Bar Maggots

IMG_1179In high school, I experimented with fruit flies. It was gross and a complete waste of time. Fortunately, I’ve blocked most of the memory. In college, I experimented with bar flies. It was an immersion program, and yielded similar results, including some memory loss. But after school ended, I assumed my education through insect experimentation was over as I suspect most people do, save the rogue entomologist or committed alcoholic. And it was, a recent weekend when I discovered education never ends.

Let Me Explain
My husband and I belong to a dating service called HowAboutWe. It finds and recommends dates for us to go ON, not WITH—get your mind out of the gutter and watch your prepositions—in the NY/NJ-area. So far, we’ve taken a class on graffiti art, attended the Alfred Hitchcock Film Festival, and played Drag Queen Bingo. Recently, we toured a distillery in Brooklyn.

As you’ve probably figured out, I’m no teetotaler, but in a pinch you could sub straight Drano for gin in my cocktail and I probably wouldn’t taste the difference. This was more of a husband-centric date. He went to Drag Queen Bingo, so I tour a distillery. Quid pro quo, Clarice. Quid pro quo.

Anyway, after the tour, we were invited to the distillery’s adjoining bar to enjoy the two free drinks that came with our booking. The bar was swarming with the types of bearded and floral romper-clad hipsters one expects to see on a Saturday night in Brooklyn. What we didn’t expect was the line of strollers against the wall or the woman nursing her infant in the unisex bathroom who replied, “No prob. Just pee,” when I tried to spare our mutual dignity by offering to come back later.

The buzz in the place was too loud for my husband and I to have a meaningful discussion about the stroller anomaly or my unique unisex experience. We only managed to crack our favorite Reese Wither-cism: “Look at you. You have a baby… in a bar,” and have a laugh before the deafening horde forced us back into parallel observation.

The Hypotheses
Over dinner—in Manhattan at a grown-ups-only steakhouse—we attempted to explain these phenomena. I offered that our own kids had been seen many a time running around the bar of our local tavern while we waited for a table. But, my husband pointed out, this place had no dining area and no food offerings whatsoever, except for the one in the bathroom, but that service seemed only available to a select crowd. And if it wasn’t, that’s a topic for another blog. (Look out for a Breast is Best for Everyone: how to solve world hunger according to The Grapes of Wrath post in the future.) There was also the Lena Dunham doppelganger who took an embarrassingly long time to tie a cherry stem in a knot with her tongue, but I wouldn’t recommend anyone eat what she was offering.
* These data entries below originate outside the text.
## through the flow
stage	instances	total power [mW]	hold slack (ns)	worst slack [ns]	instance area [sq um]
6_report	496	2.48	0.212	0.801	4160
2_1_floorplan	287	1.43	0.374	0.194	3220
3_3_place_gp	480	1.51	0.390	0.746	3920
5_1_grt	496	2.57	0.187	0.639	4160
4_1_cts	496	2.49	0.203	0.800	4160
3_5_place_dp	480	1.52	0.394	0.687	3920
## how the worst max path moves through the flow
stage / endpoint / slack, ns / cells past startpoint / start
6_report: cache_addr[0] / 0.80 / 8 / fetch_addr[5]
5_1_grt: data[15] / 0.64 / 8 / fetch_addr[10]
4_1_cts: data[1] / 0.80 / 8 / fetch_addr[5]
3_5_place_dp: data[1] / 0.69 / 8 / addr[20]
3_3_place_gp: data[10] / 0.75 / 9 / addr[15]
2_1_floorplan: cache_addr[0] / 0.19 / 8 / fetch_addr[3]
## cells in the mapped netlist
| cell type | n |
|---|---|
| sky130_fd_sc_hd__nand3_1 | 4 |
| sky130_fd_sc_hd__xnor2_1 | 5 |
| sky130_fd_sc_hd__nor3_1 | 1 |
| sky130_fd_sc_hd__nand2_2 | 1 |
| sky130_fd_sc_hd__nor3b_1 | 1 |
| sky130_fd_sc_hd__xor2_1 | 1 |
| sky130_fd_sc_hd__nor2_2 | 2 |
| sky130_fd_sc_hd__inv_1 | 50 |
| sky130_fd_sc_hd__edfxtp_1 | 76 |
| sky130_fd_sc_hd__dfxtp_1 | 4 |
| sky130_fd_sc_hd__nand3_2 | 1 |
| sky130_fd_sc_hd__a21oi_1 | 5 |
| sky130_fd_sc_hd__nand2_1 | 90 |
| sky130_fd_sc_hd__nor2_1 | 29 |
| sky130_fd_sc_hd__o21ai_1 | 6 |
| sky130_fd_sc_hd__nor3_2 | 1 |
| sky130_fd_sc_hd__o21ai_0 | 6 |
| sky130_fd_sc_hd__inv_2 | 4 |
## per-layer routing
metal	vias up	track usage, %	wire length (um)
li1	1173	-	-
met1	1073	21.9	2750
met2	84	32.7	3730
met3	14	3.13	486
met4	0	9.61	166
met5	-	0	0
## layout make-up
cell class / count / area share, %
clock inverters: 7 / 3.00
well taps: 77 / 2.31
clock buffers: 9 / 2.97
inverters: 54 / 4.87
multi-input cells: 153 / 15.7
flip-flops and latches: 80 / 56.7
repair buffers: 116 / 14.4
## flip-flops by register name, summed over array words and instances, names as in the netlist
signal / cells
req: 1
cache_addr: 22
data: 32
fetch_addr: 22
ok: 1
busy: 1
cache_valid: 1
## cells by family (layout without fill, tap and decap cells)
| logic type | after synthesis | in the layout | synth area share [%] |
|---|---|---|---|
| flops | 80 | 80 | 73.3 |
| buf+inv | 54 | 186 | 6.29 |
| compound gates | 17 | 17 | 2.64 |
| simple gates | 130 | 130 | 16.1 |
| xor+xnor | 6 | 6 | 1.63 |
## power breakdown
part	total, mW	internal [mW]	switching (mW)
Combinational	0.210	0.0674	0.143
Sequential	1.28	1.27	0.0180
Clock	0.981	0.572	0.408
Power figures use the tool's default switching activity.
### src/design/traffic_pkg.sv
package traffic_pkg;

    //////////////////////////////
    // address geometry
    //////////////////////////////

    // full burst address, 8 GB space
    localparam int ADDR_W         = 33;
    // port-select input width
    localparam int PORT_W         = 5;
    // widest stripe field, single beat with no port bits
    localparam int STRIPE_W       = 28;
    // 32-byte beats
    localparam int BEAT_BYTES_LOG = 5;
    localparam int DATA_W         = 256;
    // axi3 awlen / arlen field
    localparam int LEN_W          = 4;

    //////////////////////////////
    // random stride table
    //////////////////////////////

    localparam int TABLE_DEPTH    = 1024;
    localparam int TABLE_IDX_W    = 10;
    localparam int TABLE_VAL_W    = 20;
    // entry i = (i * mult + add) mod 2**TABLE_VAL_W
    localparam int STRIDE_MULT    = 613;
    localparam int STRIDE_ADD     = 97;
    // random pointer folds back once it passes this
    localparam int RAND_WRAP      = 1000;

    //////////////////////////////
    // responses
    //////////////////////////////

    localparam int COUNT_W        = 16;
    localparam logic [1:0] RESP_OKAY = 2'b00;

    // burst length minus one, as carried on awlen / arlen
    typedef enum logic [LEN_W-1:0] {
        BL1  = 4'd0,
        BL2  = 4'd1,
        BL4  = 4'd3,
        BL8  = 4'd7,
        BL16 = 4'd15
    } burst_len_e;

    // number of low port-select bits dropped from the address
    typedef enum logic [2:0] {
        IL_PORT5 = 3'd0,
        IL_PORT4 = 3'd1,
        IL_PORT3 = 3'd2,
        IL_PORT2 = 3'd3,
        IL_PORT1 = 3'd4,
        IL_NONE  = 3'd5
    } interleave_e;

endpackage
### src/design/resp_monitor.sv
`timescale 1ns/100ps

module resp_monitor
    import traffic_pkg::*;
(
    input  logic               aclk,
    input  logic               aresetn,
    input  logic               bvalid,
    input  logic [1:0]         bresp,
    input  logic               rvalid,
    input  logic [1:0]         rresp,
    output logic [COUNT_W-1:0] write_ok_count,
    output logic [COUNT_W-1:0] read_ok_count,
    output logic               resp_error
);

    logic b_okay;
    logic r_okay;
    logic any_err;

    // bready and rready high outside, valid alone is a beat
    assign b_okay  = bvalid && (bresp == RESP_OKAY);
    assign r_okay  = rvalid && (rresp == RESP_OKAY);
    assign any_err = (bvalid && (bresp != RESP_OKAY))
                  || (rvalid && (rresp != RESP_OKAY));

    //////////////////////////////
    // counters and error flag
    //////////////////////////////

    always_ff @(posedge aclk) begin
        if (!aresetn) begin
            write_ok_count <= '0;
            read_ok_count  <= '0;
            resp_error     <= 1'b0;
        end else begin
            if (b_okay) begin
                write_ok_count <= write_ok_count + 1'b1;
            end
            if (r_okay) begin
                read_ok_count <= read_ok_count + 1'b1;
            end
            // sticky until reset
            if (any_err) begin
                resp_error <= 1'b1;
            end
        end
    end

endmodule

### config.mk
export PLATFORM = sky130hd
export DESIGN_NAME = resp_monitor
export DESIGN_NICKNAME = d
export VERILOG_FILES = /design/src/design/traffic_pkg.sv /design/src/design/resp_monitor.sv
export SDC_FILE = /design/constraint.sdc
export NUM_CORES = 1
export LEC_CHECK = 0
export ABC_AREA = 1
export BUFFER_PORTS_ARGS = -buffer_cell sky130_fd_sc_hd__buf_2
export CAP_MARGIN = 20
export CORE_AREA = 4 4 76 78
export CTS_CLUSTER_SIZE = 12
export DETAILED_ROUTE_END_ITERATION = 10
export DIE_AREA = 0 0 80 82
export HOLD_SLACK_MARGIN = 0.02
export PLACE_DENSITY = 0.56
export SLEW_MARGIN = 20
export SYNTH_ARGS = -nofsm -noshare
export SYNTH_HDL_FRONTEND = slang
export SYNTH_SLANG_ARGS = --single-unit
### constraint.sdc
create_clock -name aclk -period 1.2 [get_ports aclk]
set_input_delay 0.06 -clock aclk [delete_from_list [all_inputs] [get_ports aclk]]
set_output_delay 0.06 -clock aclk [all_outputs]
set_load 0.02 [all_outputs]
* Word-level counts from Yosys, hierarchy flattened
Cells that the tools add are included.
Widths: inputs -> output; s select.
** Storage, ports and cells
- Register bits after elaboration :: 33
- Output and inout port bits :: 33
- Input port bits :: 8
- Logic and storage cells :: 14
** Operators by class
- Reductions and logical operators :: 9
- Add/sub/neg operators :: 2
** Operators by type and width (count)
- $add 16x1->16 const B :: 2
- $logic_and 1x1->1 :: 4
- $logic_not 2->1 :: 2
- $reduce_bool 2->1 :: 2
- $logic_or 1x1->1 :: 1

* Logic depth before layout (Yosys ltp)
Gate-level depths: netlist (run 1).
- Depth in word-level cells :: 3
- Mapped depth :: 8
- Depth with buffers taken out :: 8

* Worst setup path after synthesis (run 1)
Ideal clock, no wire load.
- Path kind :: register to register
- Start :: register read_ok_count[0]
- End :: register read_ok_count[14]
- Library setup time :: 0.113 ns
- Arrival :: 1.320 ns
- Period minus slack after synthesis :: 1.433 ns
- Data required time :: 1.087 ns
- Cell stages (with the launch flop) :: 9
- Path buffers :: 0
- Path slack :: -0.233 ns
- Cell sequence :: dfxtp_1 ha_1 nand3_1 nor2_2 nand3_1 nor2_1 nand2_1 nand2_1 nor2_1
** Between the ends
- Cells in the longest elaborated chain, start to end :: 1
** Ends and longest elaborated chain
- from (decl) :: RTL line resp_monitor.sv:13 : output logic [COUNT_W-1:0] read_ok_count,
- from (signal assigned) :: RTL line resp_monitor.sv:41 : read_ok_count <= read_ok_count + 1'b1;
- $add 16x1->16 :: RTL line resp_monitor.sv:41
Every way passes these cells.
A chain may end at the register's enable or synchronous reset.

* Worst setup path after layout (run 1)
- Start :: register read_ok_count[1]
- End :: register read_ok_count[14]
The elaborated chain is that of the path after synthesis.

==> metrics.md, run 1 <==
| Metric | Value |
|---|---|
| Status | complete, no violations |
| # DRC | 0 |
| WL final | 4.38 mm |
| CP required | 1.38 ns |
| TritonRoute pass-1 iters | 4 |
| Die Wd | 80 um |
| Iter 0 DRT Violations | 35 |
| Starting density of the core | 33.8% |
| Crit path cell chain | ha_4 -> nand3_4 -> nor2_4 -> nand3_2 -> nor2_2 -> nand2_1 -> nand2_1 -> nor2_1 |
| Fin util | 48.4% |
| CTS tree | yes |
| Crit end category | flop |
| Main combinational cell family by area after synthesis | simple AND/OR/NAND/NOR gates |
| Layout fillers | 546 |
| Min cycle time layout | 1.19 ns |
| Async S/R FF share, synth | 0% |
| Cell Area, Synth | 1720 sq um |
| Worst path most repeated cell | nand2_1 |
| Vias in the first global route | 1610 |
| FMAX | 0.842 GHz |
| I/O pin total | 41 |
| Worst-path clk slew | 0.07 ns |
| Core area | 5070 sq um |
| Syn Area/Cell | 7.15 sq um |
| Num rows | 26 |
| Slowest cell on the critical path | dfxtp_4 |
| Post-Synth Simple-Gate Area | 41.9% |
| Yosys top cell by area | dfxtp_1 |
| P_sw | 0.511 mW |
| Initial antenna violation count | 0 |
| Crit path DAT | 1.37 ns |
| Yosys warning count | 0 |
| Proportion of layout cells with a drive suffix above 1 | 43.7% |
| Die area | 6560 sq um |
| Cell count after synthesis | 240 |
| # diodes | 0 |
| Adder-cell area share of the yosys netlist | 1.46% |
| Endpoints failing hold | 0 |
| Final setup viols | 0 |
| Worst path max stage delay | 0.36 ns |
| Post-synthesis compound-gate area fraction | 9.04% |
| PortBufs | 40 |
| Post-synthesis mux area share | 0% |
| Leakage | 1.11 nW |
| Sw frac | 24.0% |
| Ranking of synthesized cells by area | dfxtp_1 38%, nand2_1 11%, nor2_1 9.6%, inv_1 5.0%, a21oi_1 3.5% |
| H-tree depth | 2 |
| Dominant synthesized flop cell | dfxtp_1 |
| Max-slew violation count | 0 |
| Detailed placement HPWL | 3.27 mm |
| Peak supply drop | 0.000477 V |
| Top cells by count, synth | 49 x nand2_1, 44 x nor2_1, 33 x dfxtp_1 |
| Via Count | 1724 |
| Vias per cell | 4.52 |
| RSZ-0062 raised after global routing | yes |
| Grt ovf | 0 |
| Power Density | 867 nW/um^2 |
| Clock power frac | 41.6% |
| CTS max path bufs | 2 |
| Hold Crit Class | in -> reg |
| Seq/Total Area, Yosys | 38.5% |
| Routed Antenna Nets | 0 |
| Internal | 1.62 mW |
| Skew final | 0.00592 ns |
| Final instance area | 2450 sq um |
| Synth top area share | 38.5% |
| Largest net degree at the start of global routing | 18 |
| Number of flops mapped to enable cells by yosys | 0 |
| Die height | 82 um |
| Layout net count | 320 |
| DP Area | 2210 sq um |
| Worst slew margin | 84.6% |
| Part of the power in registers | 52.3% |
| Startpoint types | flop |
| Maxcap violations | 0 |
| Final period util | 99.0% |
| CTS root buffer | clkbuf_8 |
| Crit path kind | reg -> reg |
| Drt wl/cell | 11.5 um |
| Syn nets | 250 |
| Total CTS buffers | 5 |
| Clk_lat worst skew | 0.29 ns |
| Critical path fanouts, max | 2 |
| First-pass GRT wire length | 7.25 mm |
| Area Overhead vs Synth | 43.0% |
| Combinational share of power | 6.1% |
| # clock sinks | 33 |
| Setup TNS | 0 ns |
| Top-count cell post-synth | nand2_1 |
| GP Congestion | 0.824 |
| Synth Area in XOR/XNOR | 2.55% |
| Yosys reg bits | 33 |
| Total global-route track usage | 14.1% |
| Netlist cell types | 28 |
| Worst-margin pin slew | 0.230 ns |
==> timing repair <==
item                                    4_1_cts  5_1_grt
endpoints found under the setup margin        6       19
gates resized for setup                       5       30
hold buffers                                  0        0
gates cloned                                  0        0
setup buffers                                 2        1
pin swaps                                     4       14
==> layout by cell type, fill, tap and decap left out, drive strengths merged <==
cell	count
o21a	2
a21o	1
nand2	55
ha	2
xnor2	1
nand3b	1
a21oi	12
buf	66
inv	25
nand4	9
o21ai	10
xor2	4
nor3	8
nor2	55
o21bai	1
dfxtp	33
clkinv	1
a211oi	2
nand3	15
clkbuf	8
==> registers in the layout (all words and copies together) (netlist names) <==
| register | count |
|---|---|
| write_ok_count | 16 |
| read_ok_count | 16 |
| resp_error | 1 |
==> final cells by class <==
class,instances,area [sq um],area share (%)
clock buffer,8,90.1,3.67
inverter,26,97.6,3.98
multi-input combinational,178,1090,44.3
sequential,33,692,28.2
tap,70,87.6,3.57
timing repair buffer,66,399,16.3
==> power by group through the flow <==
stage	Combinational (mW)	Sequential [mW]	Clock, mW
after floorplan	0.0574	1.15	0
after global placement	0.127	1.13	0
after detailed placement	0.128	1.13	0
after CTS	0.131	1.11	0.911
after global routing	0.145	1.11	0.958
final	0.131	1.11	0.886
==> layer usage <==
| metal | vias to the layer above | global-route usage [%] | part of all wire, % |
|---|---|---|---|
| met2 | 33 | 24.5 | 48 |
| met3 | 10 | 3.62 | 4.2 |
| met1 | 766 | 16.6 | 46 |
| met4 | 0 | 5.57 | 1.8 |
| li1 | 915 | - | - |
| met5 | - | 0 | 0 |
==> metrics by stage <==
stage                     hold slack, ns  total power, mW  std cells  setup slack (ns)
final                              0.118             2.13        381            0.0118
after global routing               0.164             2.22        381           -0.0910
after CTS                          0.110             2.15        380            0.0111
after detailed placement           0.411             1.26        370           -0.0169
after global placement             0.415             1.26        370          -0.00120
after floorplan                    0.282             1.21        240           -0.0354
==> final timing paths <==
| kind | startpoint | cells after the start | slack, ns | to |
|---|---|---|---|---|
| worst min-delay path | bresp[0] | 5 | 0.12 | resp_error |
| worst min register to register | read_ok_count[7] | 1 | 0.47 | read_ok_count[7] |
| worst max register to register | read_ok_count[1] | 8 | 0.01 | read_ok_count[14] |
| worst max-delay path | read_ok_count[1] | 8 | 0.01 | read_ok_count[14] |
==> cells by family after synthesis <==
family | after synthesis
xor+xnor | 5
fa+ha+maj | 2
flops | 33
buf+inv | 29
simple gates | 143
compound gates | 28
==> critical path: cells and delay by family (launching register included) <==
| family | cells | cell delay [ns] |
|---|---|---|
| simple gates | 7 | 0.58 |
| flops | 1 | 0.36 |
| fa+ha+maj | 1 | 0.14 |
Note: power is estimated with default switching activity, not from simulation.
==> run 2, diff against run 1 <==
--- a/config.mk
+++ b/config.mk
@@ -8,10 +8,10 @@
 export ABC_AREA = 1
 export BUFFER_PORTS_ARGS = -buffer_cell sky130_fd_sc_hd__buf_2
 export CAP_MARGIN = 20
-export CORE_AREA = 4 4 76 78
+export CORE_AREA = 2 2 74 76
 export CTS_CLUSTER_SIZE = 12
 export DETAILED_ROUTE_END_ITERATION = 10
-export DIE_AREA = 0 0 80 82
+export DIE_AREA = 0 0 76 78
 export HOLD_SLACK_MARGIN = 0.02
 export PLACE_DENSITY = 0.56
 export SLEW_MARGIN = 20
==> metrics.md, run 2 (same netlist as run 1, synthesis figures left out) <==
| Metric | Value |
|---|---|
| Status | complete, but fails checks |
| Violated checks | negative setup slack |
| Core area | 5040 sq um |
| Vias in the first global route | 1628 |
| Startpoint types | flop |
| RR Startpoint | read_ok_count[1] |
| Die height | 78 um |
| Area of the multi-input gates | 1040 sq um |
| Total global-route track usage | 15.3% |
| CTS Hold Buffers Added | 0 |
| # clock sinks | 33 |
| Hold wc startpoint | aresetn |
| Crit path kind | reg -> reg |
| Drt wl/cell | 11.5 um |
| CP required | 1.39 ns |
| H-tree depth | 2 |
| Routed Antenna Nets | 0 |
| # diodes | 0 |
| Worst slew margin | 84.6% |
| Peak supply drop | 0.000544 V |
| Skew final | 0.00515 ns |
| Most frequent cells in the layout | 47 x nand2_1, 40 x buf_2, 38 x nor2_1, 24 x buf_4, 22 x inv_1 |
| PortBufs | 40 |
| Top Metal Used | met4 |
| Via Count | 1718 |
| Largest net degree at the start of global routing | 18 |
| CP Capture Point | read_ok_count[14] |
| Iter 0 DRT Violations | 74 |
| Power Density | 861 nW/um^2 |
| Die area | 5930 sq um |
| Initial antenna violation count | 0 |
| Placement Setup Slack | -0.0215 ns |
| Critical path startpoint | read_ok_count[1] |
| Detailed placement HPWL | 3.18 mm |
| Proportion of layout cells with a drive suffix above 1 | 42.7% |
| Worst hold stages | 3 |
| Critical path fanouts, max | 2 |
| Final setup viols | 1 |
| CTS tree | yes |
| Slowest cell on the critical path | dfxtp_4 |
| Met1 WL | 2.00 mm |
| Starting density of the core | 34.0% |
| WL final | 4.34 mm |
| RSZ-0062 raised after global routing | yes |
| Worst path max stage delay | 0.36 ns |
| Worst reg2reg path depth | 8 |
| Max-slew violation count | 0 |
| CTS max path bufs | 2 |
| GP Congestion | 0.829 |
| Layout fillers | 505 |
| Num rows | 26 |
| Leakage | 1.09 nW |
| I/O pin total | 41 |
| R2r setup slk | -0.002 ns |
| Total CTS buffers | 5 |
| Layout net count | 318 |
| Register area | 701 sq um |
| Met2 wire length | 2.09 mm |
| Most common cell after layout, fill and taps aside | nand2_1 |
| Die Wd | 76 um |
| R2r endpoint | read_ok_count[14] |
| Worst-path clk slew | 0.07 ns |
| Hold Crit Class | in -> reg |
| CTS root buffer | clkbuf_8 |
| Top flop regs | read_ok_count x16, write_ok_count x16, resp_error x1 |
| # DRC | 0 |
| Vias per cell | 4.53 |
| Endpoints failing hold | 0 |
| First-pass GRT wire length | 7.29 mm |
| FMAX | 0.832 GHz |
| WL met3 | 228 um |
| TritonRoute pass-1 iters | 5 |
| Worst-margin pin slew | 0.229 ns |
| Clk_lat worst skew | 0.29 ns |
| Crit path cell chain | ha_4 -> nand3_2 -> nor2_4 -> nand3_2 -> nor2_2 -> nand2_1 -> nand2_1 -> nor2_1 |
| Min cycle time layout | 1.20 ns |
| Crit path DAT | 1.39 ns |
| Maxcap violations | 0 |
| Final period util | 100% |
| Final worst setup slack | -0.00166 ns |
| Area Overhead vs Synth | 39.3% |
| Crit end category | flop |
| Fin util | 47.4% |
| Grt ovf | 0 |
## run 2: cell type report
class	instances	share of cell area, %
multi-input cells	178	43.6
inverters	26	4.08
repair buffers	64	15.9
clock inverters	2	0.419
flip-flops and latches	33	29.3
well taps	70	3.66
clock buffers	6	3.04
## run 2: worst max-delay path: cells and delay by family, from the launching register on
family        cells  cell delay (ns)
simple gates      7             0.60
flops             1             0.36
fa+ha+maj         1             0.13
## run 2: power by group
part	internal [mW]	switching, mW	total [mW]
Sequential	1.10	0.0114	1.11
Combinational	0.0480	0.0803	0.128
Clock	0.402	0.421	0.823
## run 2: worst min path at each step
stage	slack [ns]	endpoint
3_3_place_gp	0.41	write_ok_count[0]
5_1_grt	0.16	write_ok_count[0]
6_report	0.11	write_ok_count[0]
3_5_place_dp	0.41	resp_error
2_1_floorplan	0.28	resp_error
4_1_cts	0.12	resp_error
## run 2: stage by stage
| step | area (sq um) | std cells | hold slack, ns | setup TNS (ns) | total power [mW] |
|---|---|---|---|---|---|
| after floorplan | 1760 | 240 | 0.282 | -0.0354 | 1.21 |
| after global placement | 2200 | 369 | 0.415 | -0.00266 | 1.26 |
| after detailed placement | 2200 | 369 | 0.414 | -0.0254 | 1.26 |
| after CTS | 2290 | 377 | 0.115 | 0 | 2.11 |
| after global routing | 2390 | 379 | 0.157 | -0.409 | 2.16 |
| final | 2390 | 379 | 0.109 | -0.00166 | 2.06 |
## run 2: what timing repair did
| action | 4_1_cts | 5_1_grt |
|---|---|---|
| resized for setup | 3 | 26 |
| setup buffers | 0 | 2 |
| endpoints found under the setup margin | 2 | 16 |
| pin swaps | 4 | 5 |
| hold endpoints to repair | 0 | 0 |
## run 2: metal layers
layer	vias up	global-route usage, %
li1	906	-
met1	775	17.7
met2	35	26.7
met3	2	4.19
met4	0	6.55
met5	-	0
==> run 3, diff against run 2 <==
--- a/config.mk
+++ b/config.mk
@@ -8,12 +8,13 @@
 export ABC_AREA = 1
 export BUFFER_PORTS_ARGS = -buffer_cell sky130_fd_sc_hd__buf_2
 export CAP_MARGIN = 20
-export CORE_AREA = 2 2 74 76
+export CORE_AREA = 2 2 77 72
+export CTS_BUF_LIST = sky130_fd_sc_hd__clkbuf_8
 export CTS_CLUSTER_SIZE = 12
 export DETAILED_ROUTE_END_ITERATION = 10
-export DIE_AREA = 0 0 76 78
+export DIE_AREA = 0 0 79 74
 export HOLD_SLACK_MARGIN = 0.02
-export PLACE_DENSITY = 0.56
+export PLACE_DENSITY = 0.57
 export SLEW_MARGIN = 20
 export SYNTH_ARGS = -nofsm -noshare
 export SYNTH_HDL_FRONTEND = slang
==> metrics.md, run 3 (same netlist as run 1, synthesis figures left out) <==
| Metric | Value |
|---|---|
| # DRC | 0 |
| Max-slew violation count | 0 |
| Largest net degree at the start of global routing | 18 |
| Crit path DAT | 1.40 ns |
| Total CTS buffers | 5 |
| Power Density | 832 nW/um^2 |
| I/O pin total | 41 |
| Internal | 1.54 mW |
| # clock sinks | 33 |
| Worst-margin pin slew | 0.345 ns |
| Peak supply drop | 0.000477 V |
| CTS max path bufs | 2 |
| Detailed placement HPWL | 3.31 mm |
| Hold wc startpoint | rresp[0] |
| Min cycle time layout | 1.17 ns |
| RR Startpoint | write_ok_count[1] |
| TritonRoute pass-1 iters | 4 |
| Slowest cell on the critical path | dfxtp_4 |
| Proportion of layout cells with a drive suffix above 1 | 44.9% |
| Critical path startpoint | write_ok_count[1] |
| CTS tree | yes |
| RSZ-0062 raised after global routing | yes |
| Critical path fanouts, max | 4 |
| Top flop regs | read_ok_count x16, write_ok_count x16, resp_error x1 |
| P_sw | 0.520 mW |
| WL final | 4.48 mm |
| Status | complete, no violations |
| Final instance area | 2480 sq um |
| CP required | 1.42 ns |
| Crit path cell chain | ha_4 -> nand2_4 -> nor2_4 -> nand4_1 -> nand2_1 -> nand2_1 -> nor2_1 |
| DP Area | 2240 sq um |
| Final worst setup slack | 0.0263 ns |
| Final setup viols | 0 |
| Core area | 5070 sq um |
| Grt ovf | 0 |
| CTS Hold Buffers Added | 0 |
| GP Congestion | 0.813 |
| Iter 0 DRT Violations | 74 |
| Post-placement cell count | 372 |
| Endpoints failing hold | 0 |
| H-tree depth | 2 |
| Worst path most repeated cell | nand2_1 |
| PortBufs | 40 |
| Crit path kind | reg -> reg |
| Clock power frac | 39.3% |
| Leakage | 1.14 nW |
| Worst-path clk slew | 0.07 ns |
| Startpoint types | flop |
| Area Overhead vs Synth | 44.3% |
| Worst slew margin | 76.7% |
| Vias per cell | 4.52 |
| Starting density of the core | 33.9% |
| Final period util | 97.8% |
| Num rows | 25 |
| Total global-route track usage | 15.7% |
| Most frequent cells in the layout | 45 x nand2_1, 40 x buf_2, 37 x nor2_1, 30 x buf_4, 22 x inv_1 |
| Non-filler cells, final | 383 |
| Routed Antenna Nets | 0 |
| # diodes | 0 |
| Drt wl/cell | 11.7 um |
| Initial antenna violation count | 0 |
| Hold Crit Class | in -> reg |
| Die height | 74 um |
| Worst path max stage delay | 0.38 ns |
| Setup TNS | 0 ns |
| Maxcap violations | 0 |
| Crit end category | flop |
| Skew final | 0.00391 ns |
| Part of the power in registers | 53.8% |
| Placement Setup Slack | -0.0417 ns |
| Most common cell after layout, fill and taps aside | nand2_1 |
| Clk_lat worst skew | 0.28 ns |
| Via Count | 1733 |
| Vias in the first global route | 1557 |
| Die area | 5850 sq um |
| Die Wd | 79 um |
| CTS root buffer | clkbuf_8 |
| Combinational share of power | 7.0% |
| First-pass GRT wire length | 7.13 mm |
| FMAX | 0.852 GHz |
| Layout net count | 325 |
| Sw frac | 25.2% |
==> run 3: cell count changes in the layout (fill, tap and decap cells not counted), moves of 2 or more <==
cell	change
clkinv_1	+2
buf_4	+6
nand2_1	-2
a21oi_1	-2
==> run 3: metrics by stage <==
step | power (mW) | utilization, % | hold slack, ns
finish | 2.06 | 48.9 | 0.149
global route | 2.14 | 48.9 | 0.224
CTS | 2.09 | 46.3 | 0.136
detailed placement | 1.27 | 44.3 | 0.430
global placement | 1.27 | 44.3 | 0.427
floorplan | 1.21 | - | 0.282
==> run 3: power by group through the flow <==
| stage | Sequential [mW] | Combinational [mW] | Clock (mW) |
|---|---|---|---|
| finish | 1.11 | 0.143 | 0.809 |
| global route | 1.11 | 0.158 | 0.877 |
| CTS | 1.11 | 0.138 | 0.842 |
| detailed placement | 1.14 | 0.137 | 0 |
| global placement | 1.13 | 0.137 | 0 |
| floorplan | 1.15 | 0.0574 | 0 |
==> run 3: layout make-up <==
type | count | area [sq um]
multi-input cells | 178 | 1080
well taps | 67 | 83.8
fillers | 540 | 2590
clock inverters | 3 | 12.5
inverters | 26 | 97.6
repair buffers | 71 | 437
flip-flops and latches | 33 | 699
clock buffers | 5 | 68.8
My husband countered that it was, “probably just World Cup Soccer shit.” Since not everyone speaks his particular brand of shorthand, I’ll translate: People in apartments don’t always invest in wall-size flat panels like we do in the suburbs, Honey. And even if they do, their walls are a lot smaller. Having 30 of your Vuvuzela-toting besties over to watch the match is probably a violation of the lease, if not the fire code. But, I quickly pointed out this place had no TV and no Wi-Fi. Hell, even the cell service kept showing up as E. I don’t know what that means, but it’s probably not the network.

Infinite Possibilities
Over the courses of a delightfully quiet dinner, our list of possible explanations expanded exponentially reaching far into spheres political, psychological, and medical.

  • It’s some kind of government-sponsored thing we’ll soon be reading about in the journals—Urbandaddy and New York Magazine. No child left behind, so let’s move… to a bar.
    It could be a members meeting of the FAA– Future Alcoholics Anonymous—because a shot of prevention is worth a pilsner of cure.
  • Or scientists have decreed that by putting a toddler down on a sticky-for-God-knows-what-reason barroom floor or nursing your infant next to a clogged, and therefore foamy, urinal you’re exposing it to a level of bacteria so pervasive it will force the immune system to function at a superhuman level so that the next generation will be able to leap tall venereal diseases in a single round of antibiotics without running the risks of vaccination.
  • The possibilities are infinite, but let’s go back to high school and consider Occam’s Razor (yes, I took AP classes): the simplest explanation is usually…

The Correct One
This was a bar, not a restaurant, not a sports bar. Just a bar. With a buzz. And all that bar buzzing means these creatures are barflies, unrecognizable to me because I had never before seen them at this stage of their life cycle. Those babies on the floor and next to the foamy urinal are not anomalous. As the progeny of their barfly parents, they are precisely typical. Being baby barflies or barflies in their larval stage would make a bar their natural habitat.

What do you call larvae in a bar?**

See? The learning never stops.
**Note: for those who failed Bio, see title for answer.